In SLA, the finished product is usually placed in a chemical bath and cured in a UV oven. Users must ensure that they have successfully completed the appropriate training for handling hazardous materials such as chemicals.
General Guidelines
- All users shall comply with all requirements for use of 3D printers and printing as outlined in the UA 3D Printer Policy.
- Persons involved in 3D printing must comply with all mandatory training and PPE requirements.
- Locations with 3D printers using combustible media such as powdered metals or carbon nanotubes must be reviewed and in compliance with fire safety and other health and safety requirements BEFORE the printer begins operation.
- A location with a sprinkler system is highly recommended for installation of 3D printers due to fire safety concerns.
- Users must be familiar with the locations of fire extinguishers.
- All 3D printers must be installed according to:
- Manufacturer’s instructions and requirements
- NFPA 70 National Electric Code
- IFC Section 320 Additive Manufacturing
- 3D printers used in nonindustrial additive manufacturing shall be listed and labeled in accordance with UL 2011, UL 60950-1, UL 62368-1. The listing shall also verify:
- The 3D printers are self-contained and utilize maximum 30-liter prepackaged production materials.
- The operation of the 3D printer shall not create a hazardous (classified) electrical area or zone outside the unit.
- If any hazardous (classified) electrical area or zone exists inside the unit’s outer enclosure, the area shall be protected by intrinsically safe electrical construction or other acceptable protection methods.
- The 3D printers shall utilize inert gas or an external combustible dust collection system.
- All safety interlocks and necessary switches must be enabled and working properly during printer operations.
- Necessary protection must be put in place to protect users from hot surfaces associated with printers.
- There should be a waiting period in place to allow cool down and contaminant dissipation before opening the printer to access the finished product regardless of the type of ventilation available.
- Safety data sheets (SDS) must be provided for all print feedstock and for any other chemical product used in the printing process. SDS must be readily accessible for review in the event of an emergency.
- 3D printing is not permitted in any housing or residential facilities.
- Required PPE and applicable shielding must be worn if UV light is used in the curing process.
Ventilation
Due to the increased safety concerns associated with use of any 3D printers, ventilation requirements must be discussed with EHS prior to installation of 3D printers.

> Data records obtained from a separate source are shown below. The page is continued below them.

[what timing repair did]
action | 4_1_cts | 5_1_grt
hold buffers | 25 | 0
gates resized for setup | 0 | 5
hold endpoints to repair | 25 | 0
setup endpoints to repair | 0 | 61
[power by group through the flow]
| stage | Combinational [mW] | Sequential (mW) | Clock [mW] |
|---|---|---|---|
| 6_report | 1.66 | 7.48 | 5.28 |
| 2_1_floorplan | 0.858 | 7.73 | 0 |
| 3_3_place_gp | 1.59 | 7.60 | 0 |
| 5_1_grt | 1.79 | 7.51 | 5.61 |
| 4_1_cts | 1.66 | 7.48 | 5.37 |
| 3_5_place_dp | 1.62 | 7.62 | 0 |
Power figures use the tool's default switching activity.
==> config.mk <==
export PLATFORM = sky130hd
export DESIGN_NAME = uart_frame_link
export DESIGN_NICKNAME = d
export VERILOG_FILES = /design/src/hw/uart_line_pkg.sv /design/src/hw/frame_pkg.sv /design/src/hw/uart_byte_if.sv /design/src/hw/uart_tx.sv /design/src/hw/uart_rx.sv /design/src/hw/frame_sender.sv /design/src/hw/frame_receiver.sv /design/src/hw/uart_frame_link.sv
export SDC_FILE = /design/constraint.sdc
export NUM_CORES = 1
export LEC_CHECK = 0
export ABC_CLOCK_PERIOD_IN_PS = 13200
export BUFFER_PORTS_ARGS = -buffer_cell sky130_fd_sc_hd__buf_2
export CORE_UTILIZATION = 25
export CTS_CLUSTER_DIAMETER = 50
export DETAILED_ROUTE_END_ITERATION = 8
export PLACE_DENSITY = 0.5
export SYNTH_ARGS = -nofsm -noshare
export SYNTH_HDL_FRONTEND = slang
export SYNTH_SLANG_ARGS = --single-unit
==> constraint.sdc <==
create_clock -name sys_clk -period 13.2 [get_ports sys_clk]
set_input_delay 1.32 -clock sys_clk [delete_from_list [all_inputs] [get_ports sys_clk]]
set_output_delay 1.32 -clock sys_clk [all_outputs]
set_load 0.02 [all_outputs]
File: src/design/trap_config.svh
`ifndef TRAP_CONFIG_SVH
`define TRAP_CONFIG_SVH

`define XLEN 32

// machine CSR addresses
`define CSR_MSTATUS 12'h300
`define CSR_MTVEC   12'h305
`define CSR_MEPC    12'h341
`define CSR_MCAUSE  12'h342
`define CSR_MTVAL   12'h343

`define CAUSE_ECALL      11 // ecall from M-mode
`define CAUSE_EBREAK     3
`define CAUSE_ILLEGAL    2
`define CAUSE_LOAD_FAULT 5

`define IRQ_EXT   11
`define IRQ_TIMER 7
`define IRQ_SOFT  3

`define MTVEC_RESET 32'h0000_0100 // direct mode entry
`endif

File: src/design/trap_pkg.sv
`default_nettype none
`include "trap_config.svh"

package trap_pkg;

    typedef logic [11:0] csr_addr_t;

    typedef enum logic [2:0] {
        IDLE = 3'd0,
        SWFI = 3'd1, // parked by wfi
        CMIE = 3'd2, // mpie <= mie, mie <= 0
        WRPC = 3'd3, // write mepc
        WMCA = 3'd4, // write mcause
        WTVA = 3'd5, // write mtval
        JVPC = 3'd6  // jump to mtvec
    } trap_state_e;

    typedef struct packed {
        logic [`XLEN-1:8] rsvd_hi;
        logic             mpie; // bit 7
        logic [6:4]       rsvd_mid;
        logic             mie;  // bit 3
        logic [2:0]       rsvd_lo;
    } mstatus_t;

    typedef union packed {
        logic [`XLEN-1:0] raw;
        mstatus_t         f;
    } csr_word_u;

endpackage

`default_nettype wire

File: src/design/csr_bus_if.sv
`timescale 1ns/10ps
`default_nettype none
`include "trap_config.svh"

interface csr_bus_if;

    trap_pkg::csr_addr_t addr;
    logic [`XLEN-1:0]    wdata;
    logic                we;
    logic [`XLEN-1:0]    rdata; // combinational read of addr

    modport trap_master (
        output addr,
        output wdata,
        output we,
        input  rdata
    );

    modport csr_slave (
        input  addr,
        input  wdata,
        input  we,
        output rdata
    );

endinterface

`default_nettype wire

File: src/design/machine_csr.sv
`timescale 1ns/10ps
`default_nettype none
`include "trap_config.svh"

module machine_csr (
    input  wire                 clk,
    input  wire                 rst_n,
    input  wire trap_pkg::csr_addr_t csr_addr_i,
    input  wire                 csr_we_i,
    input  wire [`XLEN-1:0]     csr_wdata_i,
    output logic [`XLEN-1:0]    csr_rdata_o,
    output logic                mie_o,
    csr_bus_if.csr_slave        bus
);

    trap_pkg::csr_word_u mstatus_q;
    trap_pkg::csr_word_u wr_word;
    trap_pkg::csr_word_u mstatus_wr;

    logic [`XLEN-1:0]    mepc_q;
    logic [`XLEN-1:0]    mcause_q;
    logic [`XLEN-1:0]    mtval_q;
    logic [`XLEN-1:0]    mtvec_q;

    logic                wr_en;
    trap_pkg::csr_addr_t wr_addr;
    logic [`XLEN-1:0]    wr_data;

    function automatic logic [`XLEN-1:0] read_csr(input trap_pkg::csr_addr_t addr);
        case (addr)
            `CSR_MSTATUS: read_csr = mstatus_q.raw;
            `CSR_MEPC:    read_csr = mepc_q;
            `CSR_MCAUSE:  read_csr = mcause_q;
            `CSR_MTVAL:   read_csr = mtval_q;
            `CSR_MTVEC:   read_csr = mtvec_q;
            default:      read_csr = '0; // unmapped
        endcase
    endfunction

    always_comb begin
        bus.rdata   = read_csr(bus.addr);
        csr_rdata_o = read_csr(csr_addr_i);
    end

    // sequencer write wins, core write is dropped that cycle
    always_comb begin
        wr_en   = bus.we | csr_we_i;
        wr_addr = bus.we ? bus.addr : csr_addr_i;
        wr_data = bus.we ? bus.wdata : csr_wdata_i;
    end

    always_comb begin
        wr_word.raw       = wr_data;
        mstatus_wr.raw    = '0;
        mstatus_wr.f.mie  = wr_word.f.mie; // only mie and mpie are kept
        mstatus_wr.f.mpie = wr_word.f.mpie;
    end

    always_ff @(posedge clk or negedge rst_n) begin
        if (!rst_n) begin
            mstatus_q.raw <= '0;
            mepc_q        <= '0;
            mcause_q      <= '0;
            mtval_q       <= '0;
            mtvec_q       <= `MTVEC_RESET;
        end else if (wr_en) begin
            case (wr_addr)
                `CSR_MSTATUS: mstatus_q <= mstatus_wr;
                `CSR_MEPC:    mepc_q    <= {wr_data[`XLEN-1:2], 2'b00};
                `CSR_MCAUSE:  mcause_q  <= wr_data;
                `CSR_MTVAL:   mtval_q   <= wr_data;
                `CSR_MTVEC:   mtvec_q   <= {wr_data[`XLEN-1:2], 2'b00}; // direct mode
                default: ;
            endcase
        end
    end

    assign mie_o = mstatus_q.f.mie;

    // the sequencer only ever targets the trap CSRs
    a_bus_mapped: assert property (@(posedge clk) disable iff (!rst_n)
        bus.we |-> bus.addr inside {`CSR_MSTATUS, `CSR_MEPC, `CSR_MCAUSE, `CSR_MTVAL})
        else $error("sequencer write to unmapped CSR %h", bus.addr);

endmodule

`default_nettype wire

File: src/design/trap_ctrl.sv
`timescale 1ns/10ps
`default_nettype none
`include "trap_config.svh"

module trap_ctrl (
    input  wire               clk,
    input  wire               rst_n,
    input  wire               ecall_i,
    input  wire               ebreak_i,
    input  wire               inst_err_i,
    input  wire               mem_err_i,
    input  wire               ext_irq_i,
    input  wire               timer_irq_i,
    input  wire               soft_irq_i,
    input  wire               mie_i,
    input  wire               wfi_i,
    input  wire [`XLEN-1:0]   pc_i,
    input  wire [`XLEN-1:0]   inst_i,
    input  wire [`XLEN-1:0]   mem_addr_i,
    input  wire [`XLEN-1:0]   pc_n_i,
    output logic [`XLEN-1:0]  pc_n_o,
    output logic              trap_jump_o,
    output logic              trap_in_o,
    output logic              ext_ack_o,
    output logic              timer_ack_o,
    output logic              soft_ack_o,
    csr_bus_if.trap_master    csr
);

    trap_pkg::trap_state_e state_q;
    trap_pkg::trap_state_e state_d;

    logic             exc_any;
    logic             irq_any;
    logic             trap_det;
    logic             ecall_r;
    logic             ebreak_r;
    logic             inst_err_r;
    logic             mem_err_r;
    logic             exc_r;
    logic             ext_r;
    logic             timer_r;
    logic             soft_r;
    logic [`XLEN-1:0] pc_r;
    logic [`XLEN-1:0] inst_r;
    logic [`XLEN-1:0] mem_addr_r;
    logic [`XLEN-1:0] cause_gen;
    logic [`XLEN-1:0] tval_gen;

    trap_pkg::csr_word_u mstatus_w;

    assign exc_any = ecall_i | ebreak_i | inst_err_i | mem_err_i; // not maskable
    assign irq_any = ext_irq_i | timer_irq_i | soft_irq_i;
    assign trap_det = ((state_q == trap_pkg::IDLE) || (state_q == trap_pkg::SWFI))
                      && (exc_any || (irq_any && mie_i));

    always_comb begin
        case (state_q)
            trap_pkg::IDLE: begin
                if (trap_det)
                    state_d = trap_pkg::CMIE;
                else if (wfi_i)
                    state_d = trap_pkg::SWFI;
                else
                    state_d = trap_pkg::IDLE;
            end
            trap_pkg::SWFI: begin
                if (trap_det)
                    state_d = trap_pkg::CMIE;
                else if (irq_any)
                    state_d = trap_pkg::IDLE; // masked irq wakes the core
                else
                    state_d = trap_pkg::SWFI;
            end
            trap_pkg::CMIE: state_d = trap_pkg::WRPC;
            trap_pkg::WRPC: state_d = trap_pkg::WMCA;
            trap_pkg::WMCA: state_d = trap_pkg::WTVA;
            trap_pkg::WTVA: state_d = trap_pkg::JVPC;
            default:        state_d = trap_pkg::IDLE;
        endcase
    end

    always_ff @(posedge clk or negedge rst_n) begin
        if (!rst_n) begin
            state_q    <= trap_pkg::IDLE;
            ecall_r    <= 1'b0;
            ebreak_r   <= 1'b0;
            inst_err_r <= 1'b0;
            mem_err_r  <= 1'b0;
            ext_r      <= 1'b0;
            timer_r    <= 1'b0;
            soft_r     <= 1'b0;
        end else begin
            state_q <= state_d;
            if (trap_det) begin // capture the event that was accepted
                ecall_r    <= ecall_i;
                ebreak_r   <= ebreak_i;
                inst_err_r <= inst_err_i;
                mem_err_r  <= mem_err_i;
                ext_r      <= ext_irq_i;
                timer_r    <= timer_irq_i;
                soft_r     <= soft_irq_i;
            end
        end
    end

    always_ff @(posedge clk) begin
        if (trap_det) begin
            pc_r       <= pc_i;
            inst_r     <= inst_i;
            mem_addr_r <= mem_addr_i;
        end
    end

    assign exc_r = ecall_r | ebreak_r | inst_err_r | mem_err_r;

    // cause and value, exceptions win over interrupts
    always_comb begin
        cause_gen = '0;
        tval_gen  = '0;
        if (exc_r) begin
            if (inst_err_r) begin
                cause_gen = `XLEN'(`CAUSE_ILLEGAL);
                tval_gen  = inst_r; // offending instruction
            end else if (mem_err_r) begin
                cause_gen = `XLEN'(`CAUSE_LOAD_FAULT);
                tval_gen  = mem_addr_r;
            end else if (ebreak_r) begin
                cause_gen = `XLEN'(`CAUSE_EBREAK);
            end else begin
                cause_gen = `XLEN'(`CAUSE_ECALL);
            end
        end else begin
            if (ext_r)
                cause_gen = `XLEN'(`IRQ_EXT);
            else if (timer_r)
                cause_gen = `XLEN'(`IRQ_TIMER);
            else
                cause_gen = `XLEN'(`IRQ_SOFT);
            cause_gen[`XLEN-1] = 1'b1; // interrupt flag
        end
    end

    always_comb begin
        mstatus_w.raw    = csr.rdata;
        mstatus_w.f.mpie = mstatus_w.f.mie;
        mstatus_w.f.mie  = 1'b0;
    end

    always_comb begin
        csr.addr    = `CSR_MSTATUS;
        csr.wdata   = '0;
        csr.we      = 1'b0;
        trap_jump_o = 1'b0;
        pc_n_o      = pc_n_i;
        case (state_q)
            trap_pkg::CMIE: begin
                csr.wdata = mstatus_w.raw;
                csr.we    = 1'b1;
            end
            trap_pkg::WRPC: begin
                csr.addr  = `CSR_MEPC;
                csr.wdata = pc_r;
                csr.we    = 1'b1;
            end
            trap_pkg::WMCA: begin
                csr.addr  = `CSR_MCAUSE;
                csr.wdata = cause_gen;
                csr.we    = 1'b1;
            end
            trap_pkg::WTVA: begin
                csr.addr  = `CSR_MTVAL;
                csr.wdata = tval_gen;
                csr.we    = 1'b1;
            end
            trap_pkg::JVPC: begin
                csr.addr    = `CSR_MTVEC;
                trap_jump_o = 1'b1;
                pc_n_o      = {csr.rdata[`XLEN-1:2], 2'b00}; // direct mode only
            end
            default: ;
        endcase
    end

    assign trap_in_o   = trap_det || (state_q != trap_pkg::IDLE);
    assign ext_ack_o   = (state_q == trap_pkg::JVPC) && !exc_r && ext_r;
    assign timer_ack_o = (state_q == trap_pkg::JVPC) && !exc_r && !ext_r && timer_r;
    assign soft_ack_o  = (state_q == trap_pkg::JVPC) && !exc_r && !ext_r && !timer_r
                         && soft_r;

    // jump follows the last CSR write and never overlaps one
    a_jump_after_write: assert property (@(posedge clk) disable iff (!rst_n)
        trap_jump_o |-> !csr.we && $past(csr.we))
        else $error("trap jump without a preceding mtval write");

    a_ack_onehot: assert property (@(posedge clk) disable iff (!rst_n)
        $onehot0({ext_ack_o, timer_ack_o, soft_ack_o}))
        else $error("more than one interrupt ack");

    a_state_legal: assert property (@(posedge clk) disable iff (!rst_n)
        state_q inside {trap_pkg::IDLE, trap_pkg::SWFI, trap_pkg::CMIE, trap_pkg::WRPC,
                        trap_pkg::WMCA, trap_pkg::WTVA, trap_pkg::JVPC})
        else $error("trap FSM in illegal state");

endmodule

`default_nettype wire

File: src/design/trap_unit_top.sv
`timescale 1ns/10ps
`default_nettype none
`include "trap_config.svh"

module trap_unit_top (
    input  wire               clk,
    input  wire               rst_n,
    input  wire               ecall_i,
    input  wire               ebreak_i,
    input  wire               inst_err_i,
    input  wire               mem_err_i,
    input  wire               ext_irq_i,
    input  wire               timer_irq_i,
    input  wire               soft_irq_i,
    input  wire               wfi_i,
    input  wire [`XLEN-1:0]   pc_i,
    input  wire [`XLEN-1:0]   inst_i,
    input  wire [`XLEN-1:0]   mem_addr_i,
    input  wire [`XLEN-1:0]   pc_n_i,
    output logic [`XLEN-1:0]  pc_n_o,
    output logic              trap_jump_o,
    output logic              trap_in_o,
    output logic              ext_ack_o,
    output logic              timer_ack_o,
    output logic              soft_ack_o,
    input  wire [11:0]        csr_addr_i,
    input  wire               csr_we_i,
    input  wire [`XLEN-1:0]   csr_wdata_i,
    output logic [`XLEN-1:0]  csr_rdata_o
);

    logic mie; // live mstatus.mie

    csr_bus_if csr_bus ();

    trap_ctrl u_trap_ctrl (
        .clk         (clk),
        .rst_n       (rst_n),
        .ecall_i     (ecall_i),
        .ebreak_i    (ebreak_i),
        .inst_err_i  (inst_err_i),
        .mem_err_i   (mem_err_i),
        .ext_irq_i   (ext_irq_i),
        .timer_irq_i (timer_irq_i),
        .soft_irq_i  (soft_irq_i),
        .mie_i       (mie),
        .wfi_i       (wfi_i),
        .pc_i        (pc_i),
        .inst_i      (inst_i),
        .mem_addr_i  (mem_addr_i),
        .pc_n_i      (pc_n_i),
        .pc_n_o      (pc_n_o),
        .trap_jump_o (trap_jump_o),
        .trap_in_o   (trap_in_o),
        .ext_ack_o   (ext_ack_o),
        .timer_ack_o (timer_ack_o),
        .soft_ack_o  (soft_ack_o),
        .csr         (csr_bus.trap_master)
    );

    machine_csr u_machine_csr (
        .clk         (clk),
        .rst_n       (rst_n),
        .csr_addr_i  (csr_addr_i),
        .csr_we_i    (csr_we_i),
        .csr_wdata_i (csr_wdata_i),
        .csr_rdata_o (csr_rdata_o),
        .mie_o       (mie),
        .bus         (csr_bus.csr_slave)
    );

endmodule

`default_nettype wire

- Special additional precautions may be required for 3D printers using certain types of media, including, but not limited to, thermoplastics, photopolymers, high impact polystyrene, high density polyethylene, thermoplastic polyurethane (TPU), metal filament, biological media, or other uncommon medias.
- 3D printers installed in office spaces or any other location without a designated exhaust system must meet general ventilation requirements and have self-contained exhaust systems to completely trap and vent exhaust materials.
- All 3D printers using ABS media or nylon must be fully enclosed and equipped with local exhaust ventilation or used within a fume hood.
EHS highly recommends discussing filtration and exhaust mediation accessories with vendor prior to purchase of the 3D printer units.
Enforcement
Failure to comply with the requirements specified in the 3D Printing Policy may violate various federal and state laws and regulations and expose the University to fines and violations. Additionally, failure to comply with the requirements specified in the 3D Printing Policy can result in disciplinary actions for the individual(s) involved, and such parties may have financial responsibilities for necessary repairs due to damages incurred.